BA with Signed Messages (1) Faulty process can send arbitrary message, but cannot forge signatures. All messages are digitally signed for authentication. Assume at most f faulty nodes. At the start, coordinator sends signed message to each node. Each process at round I –endorses (authenticate) and forwards all messages received in round I-1

BA with Signed Messages (2) At round f+1, either: –1 value endorsed by at least f+1 nodes, decide majority –else, coordinator is faulty If coordinator is faulty: –either abort, –or retry after leader election to choose new coordinator f+1 rounds proven to be necessary and sufficient. Must have f+2 processes.

Consensus in Asynchronous Systems All of the preceding agreement and consensus algorithms are for synchronous systems, that is the algorithm works by sending messages in rounds or phases. What about Byzantine Consensus in an asynchronous system? Provably impossible [FLP1985]

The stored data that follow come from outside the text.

### src/pdw_pkg.sv
// Shared constants and types of the power-down and multi-input wakeup block.
package pdw_pkg;

    // ************************************************************
    // Widths and vectors
    // ************************************************************
    localparam int          PDW_PORT_W    = 8;
    localparam int          PDW_PC_W      = 11;
    localparam int          PDW_SEL_W     = 8;
    localparam int          PDW_CTRL_W    = 3;
    localparam int          PDW_SYNC_N    = 3;
    localparam logic [10:0] PDW_RESET_PC  = 11'h7ff;

    // ************************************************************
    // Port-access selector codes and control locations
    // ************************************************************
    localparam logic [7:0]  PDW_SEL_PEND  = 8'h09;
    localparam logic [7:0]  PDW_SEL_EDGE  = 8'h0a;
    localparam logic [7:0]  PDW_SEL_EN    = 8'h0b;
    localparam logic [2:0]  PDW_CTRL_PORTB = 3'h6;

    // ************************************************************
    // Reset values and the synchroniser priming count
    // ************************************************************
    localparam logic [7:0]  PDW_EN_RST    = 8'hff;
    localparam logic [7:0]  PDW_EDGE_RST  = 8'hff;
    localparam logic [7:0]  PDW_PEND_RST  = 8'h00;
    localparam logic        PDW_TO_RST    = 1'b1;
    localparam logic        PDW_PD_RST    = 1'b1;
    localparam logic [1:0]  PDW_PRIME_N   = 2'h3;

    // ************************************************************
    // Power state machine, Gray coded along run, sleep, wake
    // ************************************************************
    typedef enum logic [1:0] {
        PDW_RUN   = 2'b00,
        PDW_SLEEP = 2'b01,
        PDW_WAKE  = 2'b11
    } pdw_state_t;

endpackage
[src/rtl/csm_monitor_top.sv]
// csm_monitor_top: sense channel select and activity monitor with an axi4-lite register slave
`timescale 1ns/1ps
// Behaviour
// - Bit 6 enables watching the sync serial output pins during conversion.
// - Bit 5 enables watching the two-wire bus pins during conversion.
// - Bit 4 enables watching the counter array output pins during conversion.
// - Bit 3 makes any port output latch write during conversion a monitored event.
// - Bit 2 enables watching comparator zero output transitions during conversion.
// - Channel selection comes from firmware writes or from the scan hardware.
// - Firmware writes change the routed channel at once, scan on or off, but a scan load in the same cycle wins.
// - With scanning enabled, scan hardware updates the selection register itself.
// - Codes 0-7 select port 0 pins, 8-13 port 1 pins; 14,15 reserved.
module csm_monitor_top
	import csm_pkg::*;
(
	// clock, reset, enable
	input  wire logic                  aclk,
	input  wire logic                  aresetn,
	input  wire logic                  clk_en,
	// axi4-lite write address
	input  wire logic [CSM_ADDR_W-1:0] s_axi_awaddr,
	input  wire logic                  s_axi_awvalid,
	output logic                       s_axi_awready,
	// axi4-lite write data
	input  wire logic [31:0]           s_axi_wdata,
	input  wire logic [3:0]            s_axi_wstrb,
	input  wire logic                  s_axi_wvalid,
	output logic                       s_axi_wready,
	// axi4-lite write response
	output logic [1:0]                 s_axi_bresp,
	output logic                       s_axi_bvalid,
	input  wire logic                  s_axi_bready,
	// axi4-lite read
	input  wire logic [CSM_ADDR_W-1:0] s_axi_araddr,
	input  wire logic                  s_axi_arvalid,
	output logic                       s_axi_arready,
	output logic [31:0]                s_axi_rdata,
	output logic [1:0]                 s_axi_rresp,
	output logic                       s_axi_rvalid,
	input  wire logic                  s_axi_rready,
	// scan sequencer
	input  wire logic                  scan_en,
	input  wire logic                  scan_load,
	input  wire logic [CSM_CHAN_W-1:0] scan_chan,
	// converter
	input  wire logic                  conv_active,
	input  wire logic                  bit_cycle_end,
	// monitored activity
	input  wire csm_watch_t            watch_pins,
	input  wire logic                  port_latch_wr,
	// analog mux and retry request
	output logic [CSM_CHAN_W-1:0]      sense_chan,
	output logic                       sense_chan_valid,
	output logic                       bit_retry
);

	// true for the fourteen implemented channel codes
	function automatic logic chan_ok(input logic [CSM_CHAN_W-1:0] c);
		chan_ok = (c <= CSM_CHAN_LAST);
	endfunction

	// true where an address maps to a register
	function automatic logic addr_ok(input logic [CSM_ADDR_W-1:0] a);
		addr_ok = (a == CSM_ADDR_CHAN_SEL) || (a == CSM_ADDR_MONITOR) || (a == CSM_ADDR_STATUS);
	endfunction

	logic [CSM_ADDR_W-1:0] awaddr_q;
	logic [31:0]           wdata_q;
	logic [3:0]            wstrb_q;
	logic                  wr_go;
	logic                  wr_chan;
	logic                  wr_mon;
	logic                  wr_stat;
	logic [7:0]            chan_reg_q;
	logic [7:0]            mon_q;
	logic                  event_q;
	logic                  bit_evt_q;
	logic [2:0]            cnt_q;
	logic [2:0]            cnt_d;
	logic                  retry_d;
	logic [CSM_WATCH_W-1:0] changed;
	csm_watch_t            chg;
	logic                  pin_evt;
	logic                  mon_evt;
	logic                  hit;
	logic [2:0]            limit;
	csm_mode_t             mode;
	logic [7:0]            status;

	// pin activity, synchronised inside
	csm_change_det #(
		.W (CSM_WATCH_W)
	) u_det (
		.aclk    (aclk),
		.aresetn (aresetn),
		.clk_en  (clk_en),
		.pins    (watch_pins),
		.changed (changed)
	);

	assign chg = changed;

	// write address channel; held until the response is taken
	always_ff @(posedge aclk)
	begin
		if (!aresetn)
		begin
			s_axi_awready <= 1'b1;
			awaddr_q      <= '0;
		end
		else if (clk_en)
		begin
			if (s_axi_awvalid && s_axi_awready)
			begin
				s_axi_awready <= 1'b0;
				awaddr_q      <= s_axi_awaddr;
			end
			else if (s_axi_bvalid && s_axi_bready)
				s_axi_awready <= 1'b1;
		end
	end

	// write data channel; taken independently of the address
	always_ff @(posedge aclk)
	begin
		if (!aresetn)
		begin
			s_axi_wready <= 1'b1;
			wdata_q      <= '0;
			wstrb_q      <= '0;
		end
		else if (clk_en)
		begin
			if (s_axi_wvalid && s_axi_wready)
			begin
				s_axi_wready <= 1'b0;
				wdata_q      <= s_axi_wdata;
				wstrb_q      <= s_axi_wstrb;
			end
			else if (s_axi_bvalid && s_axi_bready)
				s_axi_wready <= 1'b1;
		end
	end

	// both halves held and no response pending: commit once
	assign wr_go   = !s_axi_awready && !s_axi_wready && !s_axi_bvalid;
	assign wr_chan = wr_go && wstrb_q[0] && (awaddr_q == CSM_ADDR_CHAN_SEL);
	assign wr_mon  = wr_go && wstrb_q[0] && (awaddr_q == CSM_ADDR_MONITOR);
	assign wr_stat = wr_go && wstrb_q[0] && (awaddr_q == CSM_ADDR_STATUS);

	// write response
	always_ff @(posedge aclk)
	begin
		if (!aresetn)
		begin
			s_axi_bvalid <= 1'b0;
			s_axi_bresp  <= CSM_RESP_OKAY;
		end
		else if (clk_en)
		begin
			if (wr_go)
			begin
				s_axi_bvalid <= 1'b1;
				s_axi_bresp  <= addr_ok(awaddr_q) ? CSM_RESP_OKAY : CSM_RESP_SLVERR;
			end
			else if (s_axi_bvalid && s_axi_bready)
				s_axi_bvalid <= 1'b0;
		end
	end

	// channel select: upper bits reserved and kept at zero
	always_ff @(posedge aclk)
	begin
		if (!aresetn)
			chan_reg_q <= CSM_CHAN_SEL_RST;
		else if (clk_en)
		begin
			if (scan_en && scan_load)
				chan_reg_q <= {4'h0, scan_chan};
			else if (wr_chan)
				chan_reg_q <= {4'h0, wdata_q[CSM_CHAN_W-1:0]};
		end
	end

	// routed channel follows the register one cycle later
	always_ff @(posedge aclk)
	begin
		if (!aresetn)
		begin
			sense_chan       <= CSM_CHAN_SEL_RST[CSM_CHAN_W-1:0];
			sense_chan_valid <= 1'b1;
		end
		else if (clk_en)
		begin
			sense_chan       <= chan_reg_q[CSM_CHAN_W-1:0];
			sense_chan_valid <= chan_ok(chan_reg_q[CSM_CHAN_W-1:0]);
		end
	end

	// monitor enables and retry mode, all software owned
	always_ff @(posedge aclk)
	begin
		if (!aresetn)
			mon_q <= CSM_MONITOR_RST;
		else if (clk_en && wr_mon)
			mon_q <= wdata_q[7:0];
	end

	assign mode = csm_mode_t'(mon_q[CSM_MODE_HI:CSM_MODE_LO]);

	// gate each watched group by its enable
	always_comb
	begin
		pin_evt = 1'b0;
		pin_evt = pin_evt | (mon_q[CSM_BIT_UART] & chg.uart_tx);
		pin_evt = pin_evt | (mon_q[CSM_BIT_SPI] & (|chg.spi_out));
		pin_evt = pin_evt | (mon_q[CSM_BIT_SMB] & (|chg.smb));
		pin_evt = pin_evt | (mon_q[CSM_BIT_PCA] & (|chg.pca_out));
		pin_evt = pin_evt | (mon_q[CSM_BIT_PIO] & port_latch_wr);
		pin_evt = pin_evt | (mon_q[CSM_BIT_CMP] & chg.cmp_out);
	end

	// only activity inside a conversion counts
	assign mon_evt = conv_active && pin_evt;
	assign hit     = bit_evt_q || mon_evt;

	// event seen in the current bit cycle
	always_ff @(posedge aclk)
	begin
		if (!aresetn)
			bit_evt_q <= 1'b0;
		else if (clk_en)
		begin
			if (!conv_active || bit_cycle_end)
				bit_evt_q <= 1'b0;
			else if (mon_evt)
				bit_evt_q <= 1'b1;
		end
	end

	// consecutive retry limit per mode
	always_comb
	begin
		limit = CSM_LIMIT_TWO;
		unique case (mode)
			CSM_RETRY_ALL:  limit = CSM_LIMIT_FOUR;
			CSM_RETRY_TWO:  limit = CSM_LIMIT_TWO;
			CSM_RETRY_FOUR: limit = CSM_LIMIT_FOUR;
			CSM_RETRY_RSVD: limit = CSM_LIMIT_TWO;
		endcase
	end

	// retry decision at the end of each bit cycle
	always_comb
	begin
		retry_d = 1'b0;
		cnt_d   = cnt_q;
		if (!conv_active)
			cnt_d = '0;
		else if (bit_cycle_end)
		begin
			if (!hit)
				cnt_d = '0;
			else if (mode == CSM_RETRY_ALL)
				retry_d = 1'b1;
			else if (mode != CSM_RETRY_RSVD && cnt_q < limit)
			begin
				retry_d = 1'b1;
				cnt_d   = cnt_q + 3'h1;
			end
			else
				cnt_d = '0; // limit reached or reserved mode: accept the bit and rearm
		end
	end

	// retry pulse and run length
	always_ff @(posedge aclk)
	begin
		if (!aresetn)
		begin
			bit_retry <= 1'b0;
			cnt_q     <= '0;
		end
		else if (clk_en)
		begin
			bit_retry <= retry_d;
			cnt_q     <= cnt_d;
		end
	end

	// sticky event flag; a new event beats a software clear
	always_ff @(posedge aclk)
	begin
		if (!aresetn)
			event_q <= 1'b0;
		else if (clk_en)
		begin
			if (mon_evt)
				event_q <= 1'b1;
			else if (wr_stat && wdata_q[CSM_ST_EVENT])
				event_q <= 1'b0;
		end
	end

	// status view of the block's own state
	always_comb
	begin
		status                            = '0;
		status[CSM_ST_EVENT]              = event_q;
		status[CSM_ST_CNT_HI:CSM_ST_CNT_LO] = cnt_q;
		status[CSM_ST_CONV]               = conv_active;
	end

	// read channel; data picked at the address handshake
	always_ff @(posedge aclk)
	begin
		if (!aresetn)
		begin
			s_axi_arready <= 1'b1;
			s_axi_rvalid  <= 1'b0;
			s_axi_rdata   <= '0;
			s_axi_rresp   <= CSM_RESP_OKAY;
		end
		else if (clk_en)
		begin
			if (s_axi_arvalid && s_axi_arready)
			begin
				s_axi_arready <= 1'b0;
				s_axi_rvalid  <= 1'b1;
				s_axi_rresp   <= addr_ok(s_axi_araddr) ? CSM_RESP_OKAY : CSM_RESP_SLVERR;
				unique case (s_axi_araddr)
					CSM_ADDR_CHAN_SEL: s_axi_rdata <= {24'h0, chan_reg_q};
					CSM_ADDR_MONITOR:  s_axi_rdata <= {24'h0, mon_q};
					CSM_ADDR_STATUS:   s_axi_rdata <= {24'h0, status};
					default:           s_axi_rdata <= '0;
				endcase
			end
			else if (s_axi_rvalid && s_axi_rready)
			begin
				s_axi_rvalid  <= 1'b0;
				s_axi_arready <= 1'b1;
			end
		end
	end

endmodule
**src/spims_regs.vh**
```
// Constants for the serial master/slave block with select-line modes
`ifndef SPIMS_REGS_VH
`define SPIMS_REGS_VH
`define SPIMS_CLK_HZ 10000000
`define SPIMS_MAX_RATE_HZ 12500000
`define SPIMS_DIV_MIN 2
`define SPIMS_DIV_W 8
`define SPIMS_BITS 8
`define SPIMS_CNT_W 4
`define SPIMS_NSS_MULTI 2'b01
`define SPIMS_NSS_3WIRE 2'b00
`define SPIMS_ZERO_BYTE 8'h00
`define SPIMS_ZERO_CNT 4'h0
`define SPIMS_ONE_CNT 4'h1
`define SPIMS_LAST_BIT 4'h8
`define SPIMS_ONE_DIV 8'h01
`endif

```
**src/spims_core.v**
```verilog
// Byte-wide serial master/slave with select-line modes and status flags
`timescale 1ns/1ns
`default_nettype none
`include "spims_regs.vh"
module spims_core #(
  parameter DIV_W = `SPIMS_DIV_W
) (
  input wire ref_clk,
  input wire rstn,
  input wire [DIV_W-1:0] clk_div,
  input wire block_enable_set,
  input wire block_enable_clr,
  input wire master_enable_set,
  input wire master_enable_clr,
  input wire [1:0] select_mode_wr,
  input wire select_mode_we,
  input wire clock_phase_bit,
  input wire clock_polarity_bit,
  input wire [7:0] wr_data,
  input wire wr_strobe,
  input wire rd_strobe,
  input wire transfer_done_clr,
  input wire mode_fault_clr,
  input wire write_collision_clr,
  input wire receive_overrun_clr,
  output reg block_enable_bit,
  output reg master_enable_bit,
  output reg select_mode_high_bit,
  output reg select_mode_low_bit,
  output reg transfer_done_flag,
  output reg mode_fault_flag,
  output reg write_collision_flag,
  output reg receive_overrun_flag,
  output wire irq_req,
  output reg [7:0] rd_data,
  output wire busy,
  input wire sck_in,
  output reg sck_out,
  output wire sck_oe_n,
  input wire mosi_in,
  output reg mosi_out,
  output wire mosi_oe_n,
  input wire miso_in,
  output reg miso_out,
  output wire miso_oe_n,
  input wire select_line_in,
  output reg select_line_out,
  output wire select_line_oe_n
);
  reg rst1_q;
  reg rst2_q;
  always @(posedge ref_clk or negedge rstn) begin
    if (!rstn) begin
      rst1_q <= 1'b0;
      rst2_q <= 1'b0;
    end else begin
      rst1_q <= 1'b1;
      rst2_q <= rst1_q;
    end
  end
  wire rst_n = rst2_q;

  wire [3:0] pins_s;
  spims_sync #(.W(4)) u_sync (
    .clk(ref_clk),
    .rst_n(rst_n),
    .din({sck_in, mosi_in, miso_in, select_line_in}),
    .dout(pins_s)
  );
  wire sck_s = pins_s[3];
  wire mosi_s = pins_s[2];
  wire miso_s = pins_s[1];
  wire sel_s = pins_s[0];
  reg sck_prev_q;

  reg [7:0] txbuf_q;
  reg txfull_q;
  reg [7:0] shift_q;
  reg [3:0] bitcnt_q;
  reg active_q;
  reg rxfull_q;
  reg [DIV_W-1:0] divcnt_q;
  reg half_q;
  reg last_q;
  reg fault_ev;
  localparam [DIV_W-1:0] DIV_ONE = `SPIMS_ONE_DIV;

  wire master = block_enable_bit & master_enable_bit;
  wire multi = {select_mode_high_bit, select_mode_low_bit} == `SPIMS_NSS_MULTI;
  // Divider floor keeps the bit rate at a quarter of the system clock or less
  wire [DIV_W-1:0] div_eff = (clk_div == {DIV_W{1'b0}}) ? DIV_ONE : clk_div;
  wire tick = master & active_q & (divcnt_q == {DIV_W{1'b0}});
  wire load = master & txfull_q & ~active_q;
  wire mstr_lead = tick & ~half_q;
  wire mstr_trail = tick & half_q;
  // Slave sees edges of the sampled clock; phase picks the sample edge
  wire sck_rise = sck_s & ~sck_prev_q;
  wire sck_fall = ~sck_s & sck_prev_q;
  wire slv_en = block_enable_bit & ~master_enable_bit;
  wire slv_sel = select_mode_high_bit | ~select_mode_low_bit | ~sel_s;
  wire lead_e = (sck_rise & ~clock_polarity_bit) | (sck_fall & clock_polarity_bit);
  wire trail_e = (sck_fall & ~clock_polarity_bit) | (sck_rise & clock_polarity_bit);
  wire slv_samp = slv_en & slv_sel & (clock_phase_bit ? trail_e : lead_e);
  wire slv_shift = slv_en & slv_sel & (clock_phase_bit ? lead_e : trail_e);
  wire m_samp = clock_phase_bit ? mstr_trail : mstr_lead;
  wire m_shift = clock_phase_bit ? mstr_lead : mstr_trail;
  wire samp = master ? m_samp : slv_samp;
  wire in_bit = master ? miso_s : mosi_s;
  wire byte_done = samp & (bitcnt_q == (`SPIMS_LAST_BIT - `SPIMS_ONE_CNT));
  // Phase 0 takes its last bit on a leading edge; the clock must still return to idle
  wire m_end = mstr_trail & (byte_done | last_q);
  wire xfer_end = master ? m_end : byte_done;

  assign busy = active_q;
  assign irq_req = transfer_done_flag | mode_fault_flag | write_collision_flag |
    receive_overrun_flag;
  assign sck_oe_n = ~master;
  assign mosi_oe_n = ~master;
  assign miso_oe_n = ~(slv_en & slv_sel);
  assign select_line_oe_n = ~(master & select_mode_high_bit);

  always @* begin
    fault_ev = master & multi & ~sel_s;
  end

  always @(posedge ref_clk or negedge rst_n) begin
    if (!rst_n) begin
      block_enable_bit <= 1'b0;
      master_enable_bit <= 1'b0;
      select_mode_high_bit <= 1'b0;
      select_mode_low_bit <= 1'b1;
      transfer_done_flag <= 1'b0;
      mode_fault_flag <= 1'b0;
      write_collision_flag <= 1'b0;
      receive_overrun_flag <= 1'b0;
      select_line_out <= 1'b1;
    end else begin
      if (fault_ev) begin
        block_enable_bit <= 1'b0;
        master_enable_bit <= 1'b0;
      end else begin
        if (block_enable_set) block_enable_bit <= 1'b1;
        else if (block_enable_clr) block_enable_bit <= 1'b0;
        if (master_enable_set) master_enable_bit <= 1'b1;
        else if (master_enable_clr) master_enable_bit <= 1'b0;
      end
      if (select_mode_we) begin
        select_mode_high_bit <= select_mode_wr[1];
        select_mode_low_bit <= select_mode_wr[0];
      end
      select_line_out <= select_mode_low_bit;
      // Hardware set wins over a same-cycle software clear
      if (xfer_end) transfer_done_flag <= 1'b1;
      else if (transfer_done_clr) transfer_done_flag <= 1'b0;
      if (fault_ev) mode_fault_flag <= 1'b1;
      else if (mode_fault_clr) mode_fault_flag <= 1'b0;
      if (wr_strobe & txfull_q) write_collision_flag <= 1'b1;
      else if (write_collision_clr) write_collision_flag <= 1'b0;
      if (byte_done & ~master & rxfull_q) receive_overrun_flag <= 1'b1;
      else if (receive_overrun_clr) receive_overrun_flag <= 1'b0;
    end
  end

  always @(posedge ref_clk or negedge rst_n) begin
    if (!rst_n) begin
      txbuf_q <= `SPIMS_ZERO_BYTE;
      txfull_q <= 1'b0;
      shift_q <= `SPIMS_ZERO_BYTE;
      bitcnt_q <= `SPIMS_ZERO_CNT;
      active_q <= 1'b0;
      rxfull_q <= 1'b0;
      rd_data <= `SPIMS_ZERO_BYTE;
      divcnt_q <= {DIV_W{1'b0}};
      half_q <= 1'b0;
      last_q <= 1'b0;
      sck_prev_q <= 1'b0;
      sck_out <= 1'b0;
      mosi_out <= 1'b0;
      miso_out <= 1'b0;
    end else begin
      sck_prev_q <= sck_s;
      last_q <= master & active_q & ~m_end & (last_q | byte_done);
      if (wr_strobe & ~txfull_q) begin
        txbuf_q <= wr_data;
        txfull_q <= 1'b1;
      end
      if (rd_strobe) rxfull_q <= 1'b0;
      if (!block_enable_bit) begin
        // A disable or a master load clears a half-received slave byte
        bitcnt_q <= `SPIMS_ZERO_CNT;
        active_q <= 1'b0;
        half_q <= 1'b0;
        sck_out <= clock_polarity_bit;
      end else begin
        if (load) begin
          shift_q <= txbuf_q;
          txfull_q <= 1'b0;
          active_q <= 1'b1;
          bitcnt_q <= `SPIMS_ZERO_CNT;
          half_q <= 1'b0;
          divcnt_q <= div_eff;
          mosi_out <= txbuf_q[7];
          sck_out <= clock_polarity_bit;
        end else if (master & active_q) begin
          divcnt_q <= (divcnt_q == {DIV_W{1'b0}}) ? div_eff : divcnt_q - DIV_ONE;
          if (tick) begin
            half_q <= ~half_q;
            sck_out <= ~sck_out;
          end
        end else if (!master) begin
          sck_out <= clock_polarity_bit;
          if (!slv_en) active_q <= 1'b0;
          // Slave reloads its shifter from the buffer at a byte start only when the buffer is full
          if (slv_en & (bitcnt_q == `SPIMS_ZERO_CNT) & txfull_q & ~active_q) begin
            shift_q <= txbuf_q;
            txfull_q <= 1'b0;
            active_q <= 1'b1;
            miso_out <= txbuf_q[7];
          end
        end
        if (samp) begin
          shift_q <= {shift_q[6:0], in_bit};
          bitcnt_q <= byte_done ? `SPIMS_ZERO_CNT : bitcnt_q + `SPIMS_ONE_CNT;
        end
        if (master ? (m_shift & ~m_end) : (slv_shift & ~byte_done)) begin
          if (master) mosi_out <= shift_q[7];
          else miso_out <= shift_q[7];
        end
        if (xfer_end) begin
          if (master | ~rxfull_q) begin
            rd_data <= byte_done ? {shift_q[6:0], in_bit} : shift_q;
            rxfull_q <= 1'b1;
          end
          active_q <= 1'b0;
          if (master) sck_out <= clock_polarity_bit;
        end
      end
    end
  end
endmodule // spims_core
`default_nettype wire

```
**src/spims_sync.v**
```verilog
// Two-stage synchroniser for a group of pins
`timescale 1ns/1ns
`default_nettype none
module spims_sync #(
  parameter W = 4
) (
  input wire clk,
  input wire rst_n,
  input wire [W-1:0] din,
  output wire [W-1:0] dout
);
  reg [W-1:0] s1_q;
  reg [W-1:0] s2_q;
  always @(posedge clk or negedge rst_n) begin
    if (!rst_n) begin
      s1_q <= {W{1'b0}};
      s2_q <= {W{1'b0}};
    end else begin
      s1_q <= din;
      s2_q <= s1_q;
    end
  end
  assign dout = s2_q;
endmodule // spims_sync
`default_nettype wire

```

Client-Server Communications Possible problems: 1. client unable to locate server 2. request message from client to server gets lost 3. server crashes after receiving request 4. reply message from the server to client is lost 5. client crashes after sending request client server

Client-Server Communications Possible Solutions 1. client cannot locate server: client reports exception to user. 2. Request message lost: use timeouts and message numbers 3. Server crashes: client cannot distinguish #2,3, and 4. What to do? Application dependent. 4. Reply lost: see #3: timeout and try again (resend original request and hope that it is recognized as a duplicate and that reply needs to be sent again).

Client-Server Communications 5. Client crashes before reply is received; resources are locked up; orphan processes may exist. Upon recovery, release resources and kill processes? Solution 1 "log and exterminate", keep log of activity and write to stable storage before you send each request - drawback: expense of writing to disk. Solution 2 "reincarnation": release everything, kill local processes, broadcast msg to kill orphans associated with this process. Solution 3 "gentle reincarnation": remote process killed if owner cannot be found. Solution 4 "expiration": remote processes get a timeout value, if not renewed, they can be killed.